**Work order**
Report, as a number alone, how many lines below contain the string "while".

**Saved data entries**

`src/urxmp_pkg.sv`:
```
// Purpose: Shared constants and types of the multiprocessor serial receiver.
// Assumes: APB with 32-bit data; every register takes one aligned word.
// Notes: Field positions are bit indices inside the 32-bit register word.
package urxmp_pkg;

	// ----------------------------------------
	// Register map
	// ----------------------------------------
	localparam logic [7:0] OFS_DATA = 8'h00;
	localparam logic [7:0] OFS_STAT = 8'h04;
	localparam logic [7:0] OFS_CTRL0 = 8'h08;
	localparam logic [7:0] OFS_CTRL1 = 8'h0c;
	localparam logic [7:0] OFS_ADDR = 8'h10;
	localparam logic [7:0] OFS_BRH = 8'h14;
	localparam logic [7:0] OFS_BRL = 8'h18;

	// ----------------------------------------
	// Field positions
	// ----------------------------------------
	localparam int CTRL0_RX_EN = 0;
	localparam int CTRL0_PAR_EN = 1;
	localparam int CTRL0_PAR_ODD = 2;
	localparam int CTRL1_MP_SELECT = 0;
	localparam int CTRL1_SCHEME_LSB = 1;
	localparam int CTRL1_ERR_ONLY = 3;
	localparam int STAT_AVAIL = 0;
	localparam int STAT_PAR_ERR = 1;
	localparam int STAT_FRM_ERR = 2;
	localparam int STAT_OVR_ERR = 3;
	localparam int STAT_IN_FRAME = 4;
	localparam int DATA_ADDR_BIT = 8;
	localparam int DATA_PAR_ERR = 9;
	localparam int DATA_FRM_ERR = 10;
	localparam int DATA_NEW_FRAME = 11;
	localparam int CHAR_W = 12;
	localparam int FIFO_DEPTH = 16;

	// ----------------------------------------
	// Reset values, schemes and timing
	// ----------------------------------------
	localparam logic [7:0] RST_BRH = 8'h00;
	localparam logic [7:0] RST_BRL = 8'h01;
	localparam logic [7:0] RST_ADDR = 8'h00;
	localparam logic [1:0] SCH_ALL = 2'b00;
	localparam logic [1:0] SCH_ADDR_IRQ = 2'b01;
	localparam logic [1:0] SCH_MATCH = 2'b10;
	localparam logic [1:0] SCH_DATA_ONLY = 2'b11;
	localparam logic [3:0] OVS_MID = 4'h7;
	localparam logic [3:0] OVS_LAST = 4'hf;
	localparam logic [3:0] LAST_DATA_BIT = 4'h7;

	typedef enum logic [4:0] {
		ST_IDLE = 5'b00001,
		ST_START = 5'b00010,
		ST_DATA = 5'b00100,
		ST_NINTH = 5'b01000,
		ST_STOP = 5'b10000
	} urxmp_rx_st_t;

endpackage

```
`src/urxmp_baud.sv`:
```
// Purpose: Oversampling tick generator, sixteen ticks per bit time.
// Assumes: Divisor is the sixteen-bit baud value; zero acts as one.
// Notes: Counter restarts whenever the receiver is disabled.
`timescale 1ns/100ps
module urxmp_baud (
	input wire logic clock,
	input wire logic rst_n,
	input wire logic en,
	input wire logic [15:0] divisor,
	output logic tick
);
	typedef struct packed {
		logic [15:0] cnt;
		logic tick;
	} urxmp_baud_st_t;

	urxmp_baud_st_t s_q, s_d;
	logic [15:0] div_eff;

	assign div_eff = (divisor == 16'h0000) ? 16'h0001 : divisor;
	assign tick = s_q.tick;

	always_comb begin
		s_d = s_q;
		s_d.tick = 1'b0;
		if (!en) begin
			s_d.cnt = div_eff;
		end else if (s_q.cnt <= 16'h0001) begin
			s_d.cnt = div_eff;
			s_d.tick = 1'b1;
		end else begin
			s_d.cnt = s_q.cnt - 16'h0001;
		end
	end

	always_ff @(posedge clock or negedge rst_n) begin
		if (!rst_n) begin
			s_q <= '0;
		end else begin
			s_q <= s_d;
		end
	end
endmodule

```
`src/urxmp_fifo.sv`:
```
// Purpose: Character FIFO between the receiver and the data register.
// Assumes: Push and pop each complete on valid and ready high at one edge.
// Notes: Depth is a power of two so the pointers wrap by themselves.
`timescale 1ns/100ps
module urxmp_fifo #(
	parameter int WIDTH = 12,
	parameter int DEPTH = 16
) (
	input wire logic clock,
	input wire logic rst_n,
	input wire logic in_valid,
	output logic in_ready,
	input wire logic [WIDTH-1:0] in_data,
	output logic out_valid,
	input wire logic out_ready,
	output logic [WIDTH-1:0] out_data
);
	localparam int AW = $clog2(DEPTH);

	typedef struct packed {
		logic [DEPTH-1:0][WIDTH-1:0] mem;
		logic [AW-1:0] wr_ptr;
		logic [AW-1:0] rd_ptr;
		logic [AW:0] count;
	} urxmp_fifo_st_t;

	urxmp_fifo_st_t s_q, s_d;
	logic push, pop;

	assign in_ready = s_q.count != (AW+1)'(DEPTH);
	assign out_valid = s_q.count != '0;
	assign out_data = s_q.mem[s_q.rd_ptr];
	assign push = in_valid & in_ready;
	assign pop = out_valid & out_ready;

	always_comb begin
		s_d = s_q;
		if (push) begin
			s_d.mem[s_q.wr_ptr] = in_data;
			s_d.wr_ptr = s_q.wr_ptr + 1'b1;
		end
		if (pop) begin
			s_d.rd_ptr = s_q.rd_ptr + 1'b1;
		end
		s_d.count = s_q.count + (AW+1)'(push) - (AW+1)'(pop);
	end

	always_ff @(posedge clock or negedge rst_n) begin
		if (!rst_n) begin
			s_q <= '0;
		end else begin
			s_q <= s_d;
		end
	end

endmodule

```
`src/urxmp_top.sv`:
```
// Purpose: Receive side of a serial port with 9-bit multiprocessor addressing.
// Assumes: Serial input is synchronous to clock; APB slave with registered answer.
// Notes: A character waits in a holding stage until the FIFO takes it.
// Operation
// - Interrupt raised when a received character is available while errors-only mode is clear, or when an error is flagged.
// - Receiver takes serial data only while the receive enable bit is set.
// - Even or odd parity checking is optional when multiprocessor mode is off.
// - Ninth-bit multiprocessor behaviour acts only while multiprocessor select is set.
// - A two-bit scheme field chooses the address matching scheme.
// - Interrupt fires on data and errors, or on errors alone, by software choice.
// - In multiprocessor mode the ninth bit marks an address character.
// - Address compare register holds the node address for hardware matching.
// - Receive bit rate comes from the baud high and low byte registers.
// - Scheme 01 interrupts on every address character while errors-only mode is clear, and never on data.
// - Scheme 10 drops mismatched frames, keeps matched address and following data.
`timescale 1ns/100ps
module urxmp_top (
	input wire logic clock,
	input wire logic rst_n,
	input wire logic psel,
	input wire logic penable,
	input wire logic pwrite,
	input wire logic [7:0] paddr,
	input wire logic [31:0] pwdata,
	output logic [31:0] prdata,
	output logic pready,
	output logic pslverr,
	input wire logic rxd,
	output logic rx_irq
);

	// ----------------------------------------
	// State
	// ----------------------------------------
	typedef struct packed {
		urxmp_pkg::urxmp_rx_st_t st;
		logic [3:0] ovs;
		logic [3:0] bitn;
		logic [7:0] shreg;
		logic bit9;
		logic rx_en;
		logic par_en;
		logic par_odd;
		logic mp_sel;
		logic [1:0] scheme;
		logic err_only;
		logic [7:0] addr;
		logic [7:0] brh;
		logic [7:0] brl;
		logic in_frame;
		logic first;
		logic push_valid;
		logic [urxmp_pkg::CHAR_W-1:0] push_data;
		logic par_err;
		logic frm_err;
		logic ovr_err;
		logic [31:0] prdata;
		logic pready;
		logic pslverr;
		logic irq;
	} urxmp_state_t;

	urxmp_state_t s_q, s_d;
	logic tick, fifo_ready, fifo_valid, pop;
	logic [urxmp_pkg::CHAR_W-1:0] fifo_data;
	logic acc_first, acc_done, wr_en, frame_done;
	logic is_addr, match, par_bad, accept, frame_head;

	function automatic logic urxmp_mapped(input logic [7:0] a);
		return a == urxmp_pkg::OFS_DATA || a == urxmp_pkg::OFS_STAT || a == urxmp_pkg::OFS_CTRL0 ||
			a == urxmp_pkg::OFS_CTRL1 || a == urxmp_pkg::OFS_ADDR || a == urxmp_pkg::OFS_BRH ||
			a == urxmp_pkg::OFS_BRL;
	endfunction

	assign acc_first = psel & penable & ~s_q.pready;
	assign acc_done = psel & penable & s_q.pready;
	assign wr_en = acc_done & pwrite;
	assign pop = acc_done & ~pwrite & (paddr == urxmp_pkg::OFS_DATA);
	assign is_addr = s_q.mp_sel & s_q.bit9;
	assign match = s_q.shreg == s_q.addr;
	assign par_bad = s_q.par_en & ~s_q.mp_sel & ((^{s_q.shreg, s_q.bit9}) != s_q.par_odd);

	assign prdata = s_q.prdata;
	assign pready = s_q.pready;
	assign pslverr = s_q.pslverr;
	assign rx_irq = s_q.irq;

	// ----------------------------------------
	// Bit clock and character buffer
	// ----------------------------------------
	urxmp_baud u_baud (
		.clock(clock),
		.rst_n(rst_n),
		.en(s_q.rx_en),
		.divisor({s_q.brh, s_q.brl}),
		.tick(tick)
	);

	urxmp_fifo #(
		.WIDTH(urxmp_pkg::CHAR_W),
		.DEPTH(urxmp_pkg::FIFO_DEPTH)
	) u_fifo (
		.clock(clock),
		.rst_n(rst_n),
		.in_valid(s_q.push_valid),
		.in_ready(fifo_ready),
		.in_data(s_q.push_data),
		.out_valid(fifo_valid),
		.out_ready(pop),
		.out_data(fifo_data)
	);

	// ----------------------------------------
	// Address filter
	// ----------------------------------------
	// Matching schemes decide whether a finished character reaches the FIFO.
	always_comb begin
		accept = 1'b1;
		frame_head = 1'b0;
		if (s_q.mp_sel) begin
			unique case (s_q.scheme)
				urxmp_pkg::SCH_ALL: begin
					frame_head = is_addr;
				end
				urxmp_pkg::SCH_ADDR_IRQ: begin
					accept = is_addr;
				end
				urxmp_pkg::SCH_MATCH, urxmp_pkg::SCH_DATA_ONLY: begin
					if (is_addr) begin
						accept = match & (s_q.scheme == urxmp_pkg::SCH_MATCH);
					end else begin
						accept = s_q.in_frame;
						frame_head = s_q.first;
					end
				end
			endcase
		end
	end

	// ----------------------------------------
	// Next state
	// ----------------------------------------
	always_comb begin
		logic [31:0] rw;
		rw = '0;
		s_d = s_q;
		frame_done = 1'b0;

		unique case (paddr)
			urxmp_pkg::OFS_DATA: rw[urxmp_pkg::CHAR_W-1:0] = fifo_valid ? fifo_data : '0;
			urxmp_pkg::OFS_STAT: begin
				rw[urxmp_pkg::STAT_AVAIL] = fifo_valid;
				rw[urxmp_pkg::STAT_PAR_ERR] = s_q.par_err;
				rw[urxmp_pkg::STAT_FRM_ERR] = s_q.frm_err;
				rw[urxmp_pkg::STAT_OVR_ERR] = s_q.ovr_err;
				rw[urxmp_pkg::STAT_IN_FRAME] = s_q.in_frame;
			end
			urxmp_pkg::OFS_CTRL0: begin
				rw[urxmp_pkg::CTRL0_RX_EN] = s_q.rx_en;
				rw[urxmp_pkg::CTRL0_PAR_EN] = s_q.par_en;
				rw[urxmp_pkg::CTRL0_PAR_ODD] = s_q.par_odd;
			end
			urxmp_pkg::OFS_CTRL1: begin
				rw[urxmp_pkg::CTRL1_MP_SELECT] = s_q.mp_sel;
				rw[urxmp_pkg::CTRL1_SCHEME_LSB +: 2] = s_q.scheme;
				rw[urxmp_pkg::CTRL1_ERR_ONLY] = s_q.err_only;
			end
			urxmp_pkg::OFS_ADDR: rw[7:0] = s_q.addr;
			urxmp_pkg::OFS_BRH: rw[7:0] = s_q.brh;
			urxmp_pkg::OFS_BRL: rw[7:0] = s_q.brl;
			default: rw = '0;
		endcase

		// The answer is registered, so every access holds one wait cycle.
		s_d.pready = acc_first;
		s_d.pslverr = acc_first & ~urxmp_mapped(paddr);
		s_d.prdata = acc_first ? rw : '0;

		if (wr_en) begin
			unique case (paddr)
				urxmp_pkg::OFS_CTRL0: begin
					s_d.rx_en = pwdata[urxmp_pkg::CTRL0_RX_EN];
					s_d.par_en = pwdata[urxmp_pkg::CTRL0_PAR_EN];
					s_d.par_odd = pwdata[urxmp_pkg::CTRL0_PAR_ODD];
				end
				urxmp_pkg::OFS_CTRL1: begin
					s_d.mp_sel = pwdata[urxmp_pkg::CTRL1_MP_SELECT];
					s_d.scheme = pwdata[urxmp_pkg::CTRL1_SCHEME_LSB +: 2];
					s_d.err_only = pwdata[urxmp_pkg::CTRL1_ERR_ONLY];
				end
				urxmp_pkg::OFS_STAT: begin
					s_d.par_err = s_q.par_err & ~pwdata[urxmp_pkg::STAT_PAR_ERR];
					s_d.frm_err = s_q.frm_err & ~pwdata[urxmp_pkg::STAT_FRM_ERR];
					s_d.ovr_err = s_q.ovr_err & ~pwdata[urxmp_pkg::STAT_OVR_ERR];
				end
				urxmp_pkg::OFS_ADDR: s_d.addr = pwdata[7:0];
				urxmp_pkg::OFS_BRH: s_d.brh = pwdata[7:0];
				urxmp_pkg::OFS_BRL: s_d.brl = pwdata[7:0];
				default: s_d.addr = s_q.addr;
			endcase
		end

		if (s_q.push_valid && fifo_ready) begin
			s_d.push_valid = 1'b0;
		end

		// Receiver; dropping the enable abandons any frame in progress.
		if (!s_q.rx_en) begin
			s_d.st = urxmp_pkg::ST_IDLE;
		end else begin
			unique case (s_q.st)
				urxmp_pkg::ST_IDLE: begin
					if (!rxd) begin
						s_d.st = urxmp_pkg::ST_START;
						s_d.ovs = 4'h0;
					end
				end
				urxmp_pkg::ST_START: begin
					if (tick) begin
						s_d.ovs = 4'(s_q.ovs + 4'h1);
						if (s_q.ovs == urxmp_pkg::OVS_MID) begin
							s_d.ovs = 4'h0;
							s_d.bitn = 4'h0;
							s_d.bit9 = 1'b0;
							s_d.st = rxd ? urxmp_pkg::ST_IDLE : urxmp_pkg::ST_DATA;
						end
					end
				end
				urxmp_pkg::ST_DATA: begin
					if (tick) begin
						s_d.ovs = 4'(s_q.ovs + 4'h1);
						if (s_q.ovs == urxmp_pkg::OVS_LAST) begin
							s_d.shreg = {rxd, s_q.shreg[7:1]};
							s_d.bitn = 4'(s_q.bitn + 4'h1);
							if (s_q.bitn == urxmp_pkg::LAST_DATA_BIT) begin
								s_d.st = (s_q.mp_sel | s_q.par_en) ? urxmp_pkg::ST_NINTH : urxmp_pkg::ST_STOP;
							end
						end
					end
				end
				urxmp_pkg::ST_NINTH: begin
					if (tick) begin
						s_d.ovs = 4'(s_q.ovs + 4'h1);
						if (s_q.ovs == urxmp_pkg::OVS_LAST) begin
							s_d.bit9 = rxd;
							s_d.st = urxmp_pkg::ST_STOP;
						end
					end
				end
				urxmp_pkg::ST_STOP: begin
					if (tick) begin
						s_d.ovs = 4'(s_q.ovs + 4'h1);
						if (s_q.ovs == urxmp_pkg::OVS_LAST) begin
							s_d.st = urxmp_pkg::ST_IDLE;
							frame_done = 1'b1;
						end
					end
				end
			endcase
		end

		// A flag set by a finished frame wins over a clear in the same cycle.
		if (frame_done) begin
			if (s_q.mp_sel && s_q.scheme[1] && is_addr) begin
				s_d.in_frame = match;
				s_d.first = match;
			end else if (s_q.mp_sel && s_q.scheme[1] && s_q.in_frame) begin
				s_d.first = 1'b0;
			end
			if (accept) begin
				s_d.frm_err = s_d.frm_err | ~rxd;
				s_d.par_err = s_d.par_err | par_bad;
				if (s_q.push_valid && !fifo_ready) begin
					s_d.ovr_err = 1'b1;
				end else begin
					s_d.push_valid = 1'b1;
					s_d.push_data = {frame_head, ~rxd, par_bad, is_addr, s_q.shreg};
				end
			end
		end

		s_d.irq = (~s_q.err_only & fifo_valid) | s_q.par_err | s_q.frm_err | s_q.ovr_err;
	end

	always_ff @(posedge clock or negedge rst_n) begin
		if (!rst_n) begin
			s_q <= '0;
			s_q.st <= urxmp_pkg::ST_IDLE;
			s_q.addr <= urxmp_pkg::RST_ADDR;
			s_q.brh <= urxmp_pkg::RST_BRH;
			s_q.brl <= urxmp_pkg::RST_BRL;
		end else begin
			s_q <= s_d;
		end
	end
endmodule

```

**Problem solution**
4